# Silencers; I'm sorry but I have to ask this.



## rogervan (Oct 23, 2009)

Re: Silencers, example





 (that was a nice shot by the way, and that demonstration sells me. For the pellet to get that far and true, it can't be wiggling around through the air.)

They must be totally illegal in the States, because there are no search results on the Net. Is this right? When I was shopping online I found a really nice PCP that had a carbon-fiber silencer. If I managed to get that one, it would just be jail bait, right? The Whisper obviously has a silencer, but they are getting away with it, or the rigid baffles just don't qualify as a real silencer. No silencers available, right?
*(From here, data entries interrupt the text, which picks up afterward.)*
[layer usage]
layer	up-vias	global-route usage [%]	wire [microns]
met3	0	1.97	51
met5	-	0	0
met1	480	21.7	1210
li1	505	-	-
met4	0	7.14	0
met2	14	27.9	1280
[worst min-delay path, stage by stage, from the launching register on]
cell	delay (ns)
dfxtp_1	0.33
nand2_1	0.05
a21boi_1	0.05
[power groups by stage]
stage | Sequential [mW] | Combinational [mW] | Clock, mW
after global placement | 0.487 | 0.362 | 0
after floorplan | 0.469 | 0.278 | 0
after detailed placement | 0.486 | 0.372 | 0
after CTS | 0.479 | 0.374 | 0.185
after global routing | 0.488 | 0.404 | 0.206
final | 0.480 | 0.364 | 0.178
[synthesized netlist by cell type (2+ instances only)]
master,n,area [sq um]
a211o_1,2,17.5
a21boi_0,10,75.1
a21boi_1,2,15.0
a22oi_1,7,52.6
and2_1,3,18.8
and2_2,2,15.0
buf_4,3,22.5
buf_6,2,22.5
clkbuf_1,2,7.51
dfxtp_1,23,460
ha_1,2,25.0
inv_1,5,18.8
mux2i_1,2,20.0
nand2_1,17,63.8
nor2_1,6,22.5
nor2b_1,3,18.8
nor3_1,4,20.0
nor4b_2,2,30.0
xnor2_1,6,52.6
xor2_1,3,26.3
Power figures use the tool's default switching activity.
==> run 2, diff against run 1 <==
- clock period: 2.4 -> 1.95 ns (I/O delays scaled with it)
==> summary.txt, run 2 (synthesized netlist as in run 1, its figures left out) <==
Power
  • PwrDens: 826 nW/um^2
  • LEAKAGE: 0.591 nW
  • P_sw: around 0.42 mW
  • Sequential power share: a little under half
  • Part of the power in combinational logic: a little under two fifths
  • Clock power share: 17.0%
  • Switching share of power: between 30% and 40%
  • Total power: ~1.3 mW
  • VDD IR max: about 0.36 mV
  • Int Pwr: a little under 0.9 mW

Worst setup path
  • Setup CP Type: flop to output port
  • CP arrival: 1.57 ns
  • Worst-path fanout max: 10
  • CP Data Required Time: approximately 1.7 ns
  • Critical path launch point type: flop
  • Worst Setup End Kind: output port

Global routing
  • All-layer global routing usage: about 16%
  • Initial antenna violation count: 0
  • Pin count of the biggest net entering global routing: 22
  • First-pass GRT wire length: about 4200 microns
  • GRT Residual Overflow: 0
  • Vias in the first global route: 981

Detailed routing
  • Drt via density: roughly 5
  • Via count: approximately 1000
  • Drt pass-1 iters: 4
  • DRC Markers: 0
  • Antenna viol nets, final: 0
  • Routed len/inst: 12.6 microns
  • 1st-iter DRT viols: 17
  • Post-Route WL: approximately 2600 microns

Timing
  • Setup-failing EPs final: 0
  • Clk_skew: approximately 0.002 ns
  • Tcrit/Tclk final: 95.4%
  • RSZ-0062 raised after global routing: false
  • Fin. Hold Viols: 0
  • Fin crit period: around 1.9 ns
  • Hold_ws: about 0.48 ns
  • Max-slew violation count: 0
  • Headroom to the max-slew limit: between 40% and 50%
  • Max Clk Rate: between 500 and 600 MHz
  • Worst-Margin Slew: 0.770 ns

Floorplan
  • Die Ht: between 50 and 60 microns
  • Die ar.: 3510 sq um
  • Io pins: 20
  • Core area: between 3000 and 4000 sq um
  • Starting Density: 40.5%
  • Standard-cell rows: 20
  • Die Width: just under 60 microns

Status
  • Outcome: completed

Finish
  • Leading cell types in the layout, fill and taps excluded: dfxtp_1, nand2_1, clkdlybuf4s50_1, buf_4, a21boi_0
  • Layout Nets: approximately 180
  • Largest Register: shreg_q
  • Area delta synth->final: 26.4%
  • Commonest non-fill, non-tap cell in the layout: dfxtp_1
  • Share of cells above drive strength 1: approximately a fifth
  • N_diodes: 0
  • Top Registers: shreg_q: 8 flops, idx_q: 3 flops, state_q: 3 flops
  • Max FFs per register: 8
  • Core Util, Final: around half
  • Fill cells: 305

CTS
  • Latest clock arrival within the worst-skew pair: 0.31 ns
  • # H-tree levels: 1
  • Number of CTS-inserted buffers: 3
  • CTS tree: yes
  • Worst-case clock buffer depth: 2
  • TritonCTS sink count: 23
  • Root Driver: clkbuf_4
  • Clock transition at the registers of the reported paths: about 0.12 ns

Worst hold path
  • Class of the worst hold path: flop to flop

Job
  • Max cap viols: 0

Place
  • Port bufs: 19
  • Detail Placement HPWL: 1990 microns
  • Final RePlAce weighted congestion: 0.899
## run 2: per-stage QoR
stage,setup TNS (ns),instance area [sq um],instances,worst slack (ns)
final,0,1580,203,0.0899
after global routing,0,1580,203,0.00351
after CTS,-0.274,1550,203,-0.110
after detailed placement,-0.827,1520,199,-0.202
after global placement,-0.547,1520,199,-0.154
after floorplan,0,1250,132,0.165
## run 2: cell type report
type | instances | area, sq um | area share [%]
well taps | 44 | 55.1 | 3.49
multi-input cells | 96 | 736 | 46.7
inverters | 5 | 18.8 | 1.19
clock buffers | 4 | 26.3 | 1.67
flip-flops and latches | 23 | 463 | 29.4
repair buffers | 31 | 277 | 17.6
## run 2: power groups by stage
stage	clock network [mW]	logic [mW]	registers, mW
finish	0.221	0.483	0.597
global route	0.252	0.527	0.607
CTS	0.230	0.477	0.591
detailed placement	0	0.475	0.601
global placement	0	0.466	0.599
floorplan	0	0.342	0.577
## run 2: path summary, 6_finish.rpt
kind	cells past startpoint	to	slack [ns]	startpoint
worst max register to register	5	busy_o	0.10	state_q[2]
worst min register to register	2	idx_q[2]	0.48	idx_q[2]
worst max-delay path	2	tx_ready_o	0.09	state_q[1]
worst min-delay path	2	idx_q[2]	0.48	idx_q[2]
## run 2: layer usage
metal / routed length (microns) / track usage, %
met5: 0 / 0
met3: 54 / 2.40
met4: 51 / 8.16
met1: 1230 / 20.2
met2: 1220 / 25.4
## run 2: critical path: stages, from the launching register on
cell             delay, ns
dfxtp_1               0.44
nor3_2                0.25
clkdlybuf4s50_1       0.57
### src/rtl/exception_unit.sv
// exception_unit: prioritised exception/interrupt capture FSM holding epc and cause for the handler.
// Interrupt support (ext_irq qualified by instr_boundary) is built only with macro EXC_IRQ_EN defined.
module exception_unit #(
  parameter logic [31:0] HANDLER_BASE = 32'h0000_0080
) (
  input  logic        clock,
  input  logic        reset,
  input  logic [31:0] pc_in,
  input  logic        overflow,
  input  logic        bad_opcode,
  input  logic        ext_irq,
  input  logic        instr_boundary,
  input  logic        exc_ack,
  input  logic        rfe,
  output logic        exc_req,
  output logic [31:0] exc_vector,
  output logic [31:0] epc,
  output logic [1:0]  cause,
  output logic        in_handler,
  output logic        double_fault
);
  typedef enum logic [1:0] {IDLE, REQ, HANDLER} state_t;
  state_t state, state_nx;
  logic [1:0] code;
`ifdef EXC_IRQ_EN
  assign code = overflow ? 2'd1 : bad_opcode ? 2'd2 : (ext_irq & instr_boundary) ? 2'd3 : 2'd0;
`else
  logic unused_irq;
  assign unused_irq = ext_irq ^ instr_boundary;
  assign code = overflow ? 2'd1 : bad_opcode ? 2'd2 : 2'd0;
`endif
  always_comb begin
    state_nx = state;
    state_nx = state == IDLE ? (code != 2'd0 ? REQ : IDLE) :
               state == REQ  ? (exc_ack ? HANDLER : REQ) :
               (rfe ? IDLE : HANDLER);
  end
  always_ff @(posedge clock) begin
    if (reset) begin
      state        <= IDLE;
      epc          <= '0;
      cause        <= '0;
      double_fault <= 1'b0;
    end else begin
      state <= state_nx;
      if (state == IDLE && code != 2'd0) begin
        cause <= code;
        epc   <= code == 2'd3 ? pc_in : pc_in - 32'd4;
      end
      if (state == HANDLER && rfe) cause <= 2'd0;
      if (state == HANDLER && (overflow | bad_opcode)) double_fault <= 1'b1;
    end
  end
  assign exc_req    = state == REQ;
  assign in_handler = state == HANDLER;
  assign exc_vector = HANDLER_BASE + {26'd0, cause, 4'd0};
endmodule

### config.mk
export PLATFORM = sky130hd
export DESIGN_NAME = exception_unit
export DESIGN_NICKNAME = d
export VERILOG_FILES = /design/src/rtl/exception_unit.sv
export SDC_FILE = /design/constraint.sdc
export NUM_CORES = 1
export LEC_CHECK = 0
export ABC_AREA = 1
export CELL_PAD_IN_SITES_DETAIL_PLACEMENT = 0
export CELL_PAD_IN_SITES_GLOBAL_PLACEMENT = 1
export CORE_UTILIZATION = 40
export DETAILED_ROUTE_END_ITERATION = 6
export DONT_BUFFER_PORTS = 1
export PLACE_DENSITY = 0.88
export SLEW_MARGIN = 10
export SYNTH_ARGS = -nofsm -noshare
export SYNTH_HDL_FRONTEND = slang
export SYNTH_SLANG_ARGS = --single-unit
### constraint.sdc
create_clock -name clock -period 2.75 [get_ports clock]
set_input_delay 0.825 -clock clock [delete_from_list [all_inputs] [get_ports clock]]
set_output_delay 0.825 -clock clock [all_outputs]
set_load 0.02 [all_outputs]
**config.mk**
```make
export PLATFORM = sky130hd
export DESIGN_NAME = sram_bw_clr_flat
export DESIGN_NICKNAME = d
export VERILOG_FILES = /design/src/rtl/sram_bw_clr_pkg.sv /design/src/rtl/sram_bw_clr_if.sv /design/src/rtl/sram_clr_seq.sv /design/src/rtl/sram_bw_clr.sv /design/src/flat_wrapper.sv
export SDC_FILE = /design/constraint.sdc
export NUM_CORES = 2
export LEC_CHECK = 0
export BUFFER_PORTS_ARGS = -buffer_cell sky130_fd_sc_hd__buf_4
export CAP_MARGIN = 20
export CELL_PAD_IN_SITES_DETAIL_PLACEMENT = 1
export CELL_PAD_IN_SITES_GLOBAL_PLACEMENT = 1
export CORE_AREA = 8 8 522 524
export DETAILED_ROUTE_END_ITERATION = 8
export DIE_AREA = 0 0 530 532
export HOLD_SLACK_MARGIN = 0.1
export PLACE_DENSITY_LB_ADDON = 0.1
export SYNTH_ARGS = -nofsm -noshare
export SYNTH_HDL_FRONTEND = slang
export SYNTH_SLANG_ARGS = --single-unit
```
**constraint.sdc**
```tcl
create_clock -name CLK -period 19.7 [get_ports CLK]
set_input_delay 1.97 -clock CLK [delete_from_list [all_inputs] [get_ports CLK]]
set_output_delay 1.97 -clock CLK [all_outputs]
set_load 0.01 [all_outputs]
```
**src/rtl/sram_bw_clr_pkg.sv**
```systemverilog
// Shared types and helpers for the byte-writable SRAM with clear engine.
// Holds clear-FSM state encoding, byte-lane width and the byte-merge function.
// Pure declarations: no latency, no flow control.
package sram_pkg;

    localparam int BYTE_W = 8;
    // Widest data word the merge helper handles; callers widen/narrow with casts.
    localparam int MAX_DW = 256;
    localparam int MAX_NB = MAX_DW / BYTE_W;

    typedef enum logic {
        ST_IDLE  = 1'b0,
        ST_CLEAR = 1'b1
    } clr_state_e;

    // Replace each byte lane of old_w with new_w where the active-low enable is 0.
    function automatic logic [MAX_DW-1:0] merge_bytes(
        input logic [MAX_DW-1:0] old_w,
        input logic [MAX_DW-1:0] new_w,
        input logic [MAX_NB-1:0] bwen_n
    );
        logic [MAX_DW-1:0] res;
        res = old_w;
        for (int i = 0; i < MAX_NB; i++) begin
            if (!bwen_n[i]) begin
                res[i*BYTE_W +: BYTE_W] = new_w[i*BYTE_W +: BYTE_W];
            end
        end
        return res;
    endfunction

endpackage

```
**src/rtl/sram_bw_clr_if.sv**
```systemverilog
// Access bus of the SRAM: request side driven by the master, status/read side by the slave.
// Signal timing is defined by the SRAM; the interface adds no latency.
// BUSY from the slave tells the master that accesses are being dropped.
interface sram_bw_clr_if #(
    parameter int DW    = 32,
    parameter int DEPTH = 128
);
    localparam int AW = $clog2(DEPTH);
    localparam int NB = DW / 8;

    logic          CEN;
    logic          WEN;
    logic [AW-1:0] A;
    logic [DW-1:0] D;
    logic [NB-1:0] BWEN;
    logic          CLR;
    logic          BUSY;
    logic [DW-1:0] Q;
    logic          Q_VALID;

    modport master (
        output CEN, WEN, A, D, BWEN, CLR,
        input  BUSY, Q, Q_VALID
    );

    modport slave (
        input  CEN, WEN, A, D, BWEN, CLR,
        output BUSY, Q, Q_VALID
    );

endinterface

```
**src/rtl/sram_clr_seq.sv**
```systemverilog
// Clear sequencer: walks every address once, asking the top to write zero there.
// Starts the edge after clr_req_i in idle; busy_o stays high for exactly DEPTH cycles.
// Requests while busy are ignored; the walk cannot be restarted, only aborted by reset.
module sram_clr_seq
    import sram_pkg::*;
#(
    parameter int DEPTH = 128,
    parameter int AW    = $clog2(DEPTH)
) (
    input  logic          clk,
    input  logic          rst_n,
    input  logic          clr_req_i,
    output logic          busy_o,
    output logic          clr_we_o,
    output logic [AW-1:0] clr_addr_o
);

    clr_state_e    state_q, state_d;
    logic [AW-1:0] cnt_q, cnt_d;

    // State and address counter registers.
    always_ff @(posedge clk or negedge rst_n) begin
        if (!rst_n) begin
            state_q <= ST_IDLE;
            cnt_q   <= '0;
        end else begin
            state_q <= state_d;
            cnt_q   <= cnt_d;
        end
    end

    // Next state: idle waits for a request, clear counts up to the last word.
    always_comb begin
        state_d = state_q;
        cnt_d   = cnt_q;
        case (state_q)
            ST_IDLE: begin
                if (clr_req_i) begin
                    state_d = ST_CLEAR;
                    cnt_d   = '0;
                end
            end
            ST_CLEAR: begin
                if (cnt_q == AW'(DEPTH - 1)) begin
                    state_d = ST_IDLE;
                    cnt_d   = '0;
                end else begin
                    cnt_d = cnt_q + AW'(1);
                end
            end
            default: state_d = ST_IDLE;
        endcase
    end

    assign busy_o     = (state_q == ST_CLEAR);
    assign clr_we_o   = (state_q == ST_CLEAR);
    assign clr_addr_o = cnt_q;

endmodule

```
**src/rtl/sram_bw_clr.sv**
```systemverilog
// Single-port SRAM with active-low byte write mask, registered read and self-timed clear.
// Read latency 1 (2 when SRAM_OREG_EN is defined); writes land at the request edge.
// No backpressure: accesses issued while BUSY (or together with CLR) are silently dropped.
module sram_bw_clr
    import sram_pkg::*;
#(
    parameter  int DW    = 32,
    parameter  int DEPTH = 128,
    localparam int AW    = $clog2(DEPTH),
    localparam int NB    = DW / 8
) (
    input  logic              CLK,
    input  logic              RESET_N,
    sram_bw_clr_if.slave      bus
);

    logic [DW-1:0] mem_q [DEPTH];

    logic          busy;
    logic          clr_we;
    logic [AW-1:0] clr_addr;

    logic          acc_ok;
    logic          in_range;
    logic          rd_en;
    logic          usr_we;
    logic [DW-1:0] rd_word;
    logic          mem_we;
    logic [AW-1:0] mem_addr;
    logic [DW-1:0] mem_wdat;

    logic [DW-1:0] q_q;
    logic          qv_q;

    sram_clr_seq #(
        .DEPTH (DEPTH),
        .AW    (AW)
    ) u_clr_seq (
        .clk        (CLK),
        .rst_n      (RESET_N),
        .clr_req_i  (bus.CLR),
        .busy_o     (busy),
        .clr_we_o   (clr_we),
        .clr_addr_o (clr_addr)
    );

    // Access decode and write-port mux: the clear engine owns the port while busy.
    always_comb begin
        acc_ok   = !busy && !bus.CLR && !bus.CEN;
        in_range = ({1'b0, bus.A} < (AW + 1)'(DEPTH));
        rd_en    = acc_ok && bus.WEN;
        usr_we   = acc_ok && !bus.WEN && in_range;
        rd_word  = in_range ? mem_q[bus.A] : '0;
        mem_we   = clr_we || usr_we;
        mem_addr = clr_we ? clr_addr : bus.A;
        mem_wdat = clr_we ? '0
                 : DW'(merge_bytes(MAX_DW'(rd_word), MAX_DW'(bus.D), MAX_NB'(bus.BWEN)));
    end

    // Storage array; intentionally not reset so a reset mid-clear keeps untouched words.
    always_ff @(posedge CLK) begin
        if (mem_we) begin
            mem_q[mem_addr] <= mem_wdat;
        end
    end

    // Read register: Q holds between reads, strobe marks the cycle a read completes.
    always_ff @(posedge CLK or negedge RESET_N) begin
        if (!RESET_N) begin
            q_q  <= '0;
            qv_q <= 1'b0;
        end else begin
            qv_q <= rd_en;
            if (rd_en) begin
                q_q <= rd_word;
            end
        end
    end

`ifdef SRAM_OREG_EN
    logic [DW-1:0] q2_q;
    logic          qv2_q;

    // Extra output stage for timing; the held value simply shifts through it.
    always_ff @(posedge CLK or negedge RESET_N) begin
        if (!RESET_N) begin
            q2_q  <= '0;
            qv2_q <= 1'b0;
        end else begin
            q2_q  <= q_q;
            qv2_q <= qv_q;
        end
    end

    assign bus.Q       = q2_q;
    assign bus.Q_VALID = qv2_q;
`else
    assign bus.Q       = q_q;
    assign bus.Q_VALID = qv_q;
`endif

    assign bus.BUSY = busy;

endmodule

```
**src/flat_wrapper.sv**
```systemverilog
// flat-port wrapper written by rule: the top's interface ports become plain ports
module sram_bw_clr_flat import sram_pkg::*;
#(
    parameter  int DW    = 32,
    parameter  int DEPTH = 128,
    localparam int AW    = $clog2(DEPTH),
    localparam int NB    = DW / 8
)
  (CLK, RESET_N, bus_CEN, bus_WEN, bus_A, bus_D, bus_BWEN, bus_CLR, bus_BUSY, bus_Q, bus_Q_VALID);
  sram_bw_clr_if #(.DW(DW), .DEPTH(DEPTH)) bus_i ();
  input  logic CLK;
  input  logic RESET_N;
  input wire logic [$bits(bus_i.CEN)-1:0] bus_CEN;
  input wire logic [$bits(bus_i.WEN)-1:0] bus_WEN;
  input wire logic [$bits(bus_i.A)-1:0] bus_A;
  input wire logic [$bits(bus_i.D)-1:0] bus_D;
  input wire logic [$bits(bus_i.BWEN)-1:0] bus_BWEN;
  input wire logic [$bits(bus_i.CLR)-1:0] bus_CLR;
  output wire logic [$bits(bus_i.BUSY)-1:0] bus_BUSY;
  output wire logic [$bits(bus_i.Q)-1:0] bus_Q;
  output wire logic [$bits(bus_i.Q_VALID)-1:0] bus_Q_VALID;
  assign bus_i.CEN = bus_CEN;
  assign bus_i.WEN = bus_WEN;
  assign bus_i.A = bus_A;
  assign bus_i.D = bus_D;
  assign bus_i.BWEN = bus_BWEN;
  assign bus_i.CLR = bus_CLR;
  assign bus_BUSY = bus_i.BUSY;
  assign bus_Q = bus_i.Q;
  assign bus_Q_VALID = bus_i.Q_VALID;
  sram_bw_clr #(.DW(DW), .DEPTH(DEPTH)) u_core (.CLK(CLK), .RESET_N(RESET_N), .bus(bus_i));
endmodule
```
==> results.sh <==
export IMPL_status="complete, no violations"
export IMPL_syn_nets=7333
export IMPL_cts_sinks=4137
export IMPL_hpwl_um=262000
export IMPL_synthArstFlopShare_pct=0.991
export IMPL_worst_r2r_path_depth=8
export IMPL_post_cts_setup_buffers=0
export IMPL_viasPerCell=7.31
export IMPL_grt_use_total_pct=34.4
export IMPL_ant_nets=0
export IMPL_synth_edff_count=4096
export IMPL_grt_max_degree=129
export IMPL_numPortBuffers=81
export IMPL_synth_common_cells="4096 x edfxtp_1, 910 x mux4_2, 427 x mux2i_1, 275 x nand2_1, 225 x nor2_1"
export IMPL_path_max_fanout=76
export IMPL_finalWirelength_um=491000
export IMPL_drive_above_1_share_pct=26.5
export IMPL_ys_types=70
export IMPL_tns_ns=0
export IMPL_grt_ovfl_total=0
export IMPL_fin_cells=11544
export IMPL_period_needed_ns=7.78
export IMPL_dp_cells=10774
export IMPL_finalHoldViolCount=0
export IMPL_ys_top_cells_by_area="edfxtp_1 77%, mux4_2 13%, mux2i_1 2.7%, o221ai_1 0.96%, nand2_1 0.65%"
export IMPL_avgSynthCellArea_um2=22.0
export IMPL_cp_required_ns=20.27
export IMPL_rows=189
export IMPL_clock_fmax_ghz=0.129
export IMPL_max_slew_margin_pct=15.0
export IMPL_die_height_um=532
export IMPL_use_met2_pct=53.6
export IMPL_ir_drop_v=0.000108
export IMPL_post_route_period_util_pct=39.5
export IMPL_start_util_pct=60.6
export IMPL_die_w_um=530
export IMPL_layout_nets=7720
export IMPL_gr_max_usage_layer="met2"
export IMPL_clkLatencyLatePin_ns=0.93
export IMPL_drt_iter0_markers=13093
export IMPL_worst_pin_slew_ns=1.28
export IMPL_grt_pass1_wl_um=678000
export IMPL_ys_warn_count=0
export IMPL_setup_viol=0
export IMPL_coreArea_mm2=0.264
export IMPL_cts_tree="built"
export IMPL_slew_viol_final=0
export IMPL_yosysMostFrequentCell="edfxtp_1"
export IMPL_cts_buffers=410
export IMPL_htree_levels=5
export IMPL_ys_seq_area_share_pct=77.5
export IMPL_maxCapViolations=0
export IMPL_p_per_area_mw_per_mm2=108
export IMPL_startpoint_type="input pin"
export IMPL_ys_seq_elements=4137
export IMPL_wl_per_cell_um=42.5
export IMPL_ctsResizeCount=0
export IMPL_ff2ff_setup_slack_ns=14.98
export IMPL_yosysTopAreaCell="edfxtp_1"
export IMPL_whs_path_depth=2
export IMPL_hold_buffers=0
export IMPL_power_leakage_nw=58.1
export IMPL_criticalPathCategory="in -> reg"
export IMPL_drc=0
export IMPL_worst_clock_skew_ns=0.0549
export IMPL_synth_top_area_share_pct=76.9
export IMPL_dieArea_mm2=0.282
export IMPL_setup_worst_path_end_class="flop"
export IMPL_grt_use_met3_pct=8.36
export IMPL_cts_buffer_depth=4
export IMPL_synth_main_ff_cell="edfxtp_1"
export IMPL_grt_pass1_vias=86387
export IMPL_use_met1_pct=47.2
export IMPL_ctsRootBufferMaster="clkbuf_16"
export IMPL_vias=84427
export IMPL_rsz0062_at_grt="no"
export IMPL_netlist_area_mm2=0.160
export IMPL_gp_congestion=0.841
export IMPL_antenna_found_initial=40
export IMPL_synthCells=7284
export IMPL_io_pins=82
export IMPL_hold_path_class="reg -> reg"
export IMPL_area_delta_synth_final_pct=12.3
export IMPL_worstPathArrival_ns=8.35
export IMPL_first_pass_iters=6
export IMPL_clkTransAtPathRegs_ns=0.07
## metrics by stage
step | setup WS (ns) | cell area, µm² | hold slack, ns | utilization [%] | power [W]
after global placement | 10.77 | 166000 | 0.478 | 63.0 | 0.0117
after global routing | 11.55 | 180000 | 0.558 | 68.1 | 0.0198
after floorplan | 9.01 | 160000 | 0.516 | - | 0.0110
final | 11.92 | 180000 | 0.506 | 68.1 | 0.0194
after CTS | 11.49 | 179000 | 0.509 | 67.9 | 0.0194
after detailed placement | 10.57 | 166000 | 0.493 | 63.0 | 0.0118
## layout make-up
class                      count  area [µm²]
inverter                      14        63.8
timing repair buffer         398        3320
tap                         3533        4420
fill                       20235       84300
multi-input combinational   2710       34700
clock buffer                 515       10900
antenna                       15        37.5
sequential                  4137      124000
clock inverter               222        2120
## final timing paths
check	to	start
worst max-delay path	u_core.mem_q[64][12]$_DFFE_PP_	bus_A[1]
worst min-delay path	u_core.bus.Q[13]$_DFFE_PN0P_	u_core.bus.Q[13]$_DFFE_PN0P_
worst max register to register	u_core.mem_q[104][26]$_DFFE_PP_	u_core.mem_q[33][26]$_DFFE_PP_
worst min register to register	u_core.bus.Q[13]$_DFFE_PN0P_	u_core.bus.Q[13]$_DFFE_PN0P_
max in group asynchronous	u_core.u_clr_seq.busy_o$_DFF_PN0_	RESET_N
min in group asynchronous	u_core.bus.Q[0]$_DFFE_PN0P_	RESET_N
## cells in the final DEF (no fill, tap or decap), drive strengths merged, types with 12 or more instances in the layout
master / netlist / layout
nand3: 34 / 34
nor2: 225 / 225
o22ai: 101 / 101
inv: 13 / 26
a32oi: 13 / 13
a211oi: 49 / 49
a31oi: 47 / 47
bufinv: 0 / 38
clkinv: 1 / 160
mux2i: 427 / 427
o221ai: 175 / 175
dfrtp: 41 / 41
and2: 24 / 24
mux2: 35 / 35
and3: 16 / 16
a21oi: 91 / 91
o22a: 12 / 12
diode: 0 / 15
edfxtp: 4096 / 4096
a221oi: 18 / 18
buf: 288 / 394
o21ai: 67 / 67
mux4: 926 / 926
clkbuf: 129 / 519
clkinvlp: 0 / 12
nand2: 275 / 275
nor3: 41 / 41
a311oi: 19 / 19
## where the power goes
part | switching, W | internal [W]
sequential | 0.000104 | 0.00995
combinational | 0.00113 | 0.000452
clock | 0.00332 | 0.00442
total | 0.00456 | 0.0148
## logic make-up (layout without fill, tap and decap cells)
logic type,after synthesis,count (layout),share of synthesized area (%)
flops,4137,4137,77.5
mux,1388,1388,16.0
compound gates,666,666,3.00
simple gates,651,651,1.72
buf+inv,437,1149,1.76
xor+xnor,4,4,0.0219
fa+ha+maj,1,1,0.00782
other cells,0,15,0
## sequential cells by signal, indices dropped and copies added, names as in the netlist
register                     flops
u_core.bus.Q_VALID               1
u_core.u_clr_seq.busy_o          1
u_core.u_clr_seq.clr_addr_o      7
u_core.mem_q                  4096
u_core.bus.Q                    32
## worst max-delay path, cell delays in order
cell and delay, ns:
buf_8 0.44, buf_4 0.67, buf_4 0.82, buf_4 0.74, a211oi_1 0.16, a31oi_1 0.58
mux4_2 0.56, nand2_1 0.17, a311oi_4 0.71, buf_4 0.50, buf_4 0.78
## layer usage
| layer | vias to the layer above | share of wire, % |
|---|---|---|
| li1 | 31642 | - |
| met1 | 45136 | 35 |
| met2 | 6537 | 47 |
| met3 | 1110 | 12 |
| met4 | 2 | 5.1 |
| met5 | - | 0.0026 |
Note: power is estimated with default switching activity, not from simulation.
Is the BATF really that concerned about silencers on air rifles? I don't ever want to get myself canned, I would rather die, and I actually worry that at any time, I could be fraudulently penned. It happens.

Roger


----------



## spentwings (Apr 25, 2007)

Roger...OK... I'll admit I'm slow. :withstupid: 
You're a troll! uke:
I should have picked that up when you lamented about your time on a reptilian forum.


----------



## bandmiller2 (Oct 4, 2009)

Roger,don't ask don't tell,kinda a gray area.Basically if its factory installed and not removable fine, if you cobble something up that could be put on a real firearm bad dog.Frank C.


----------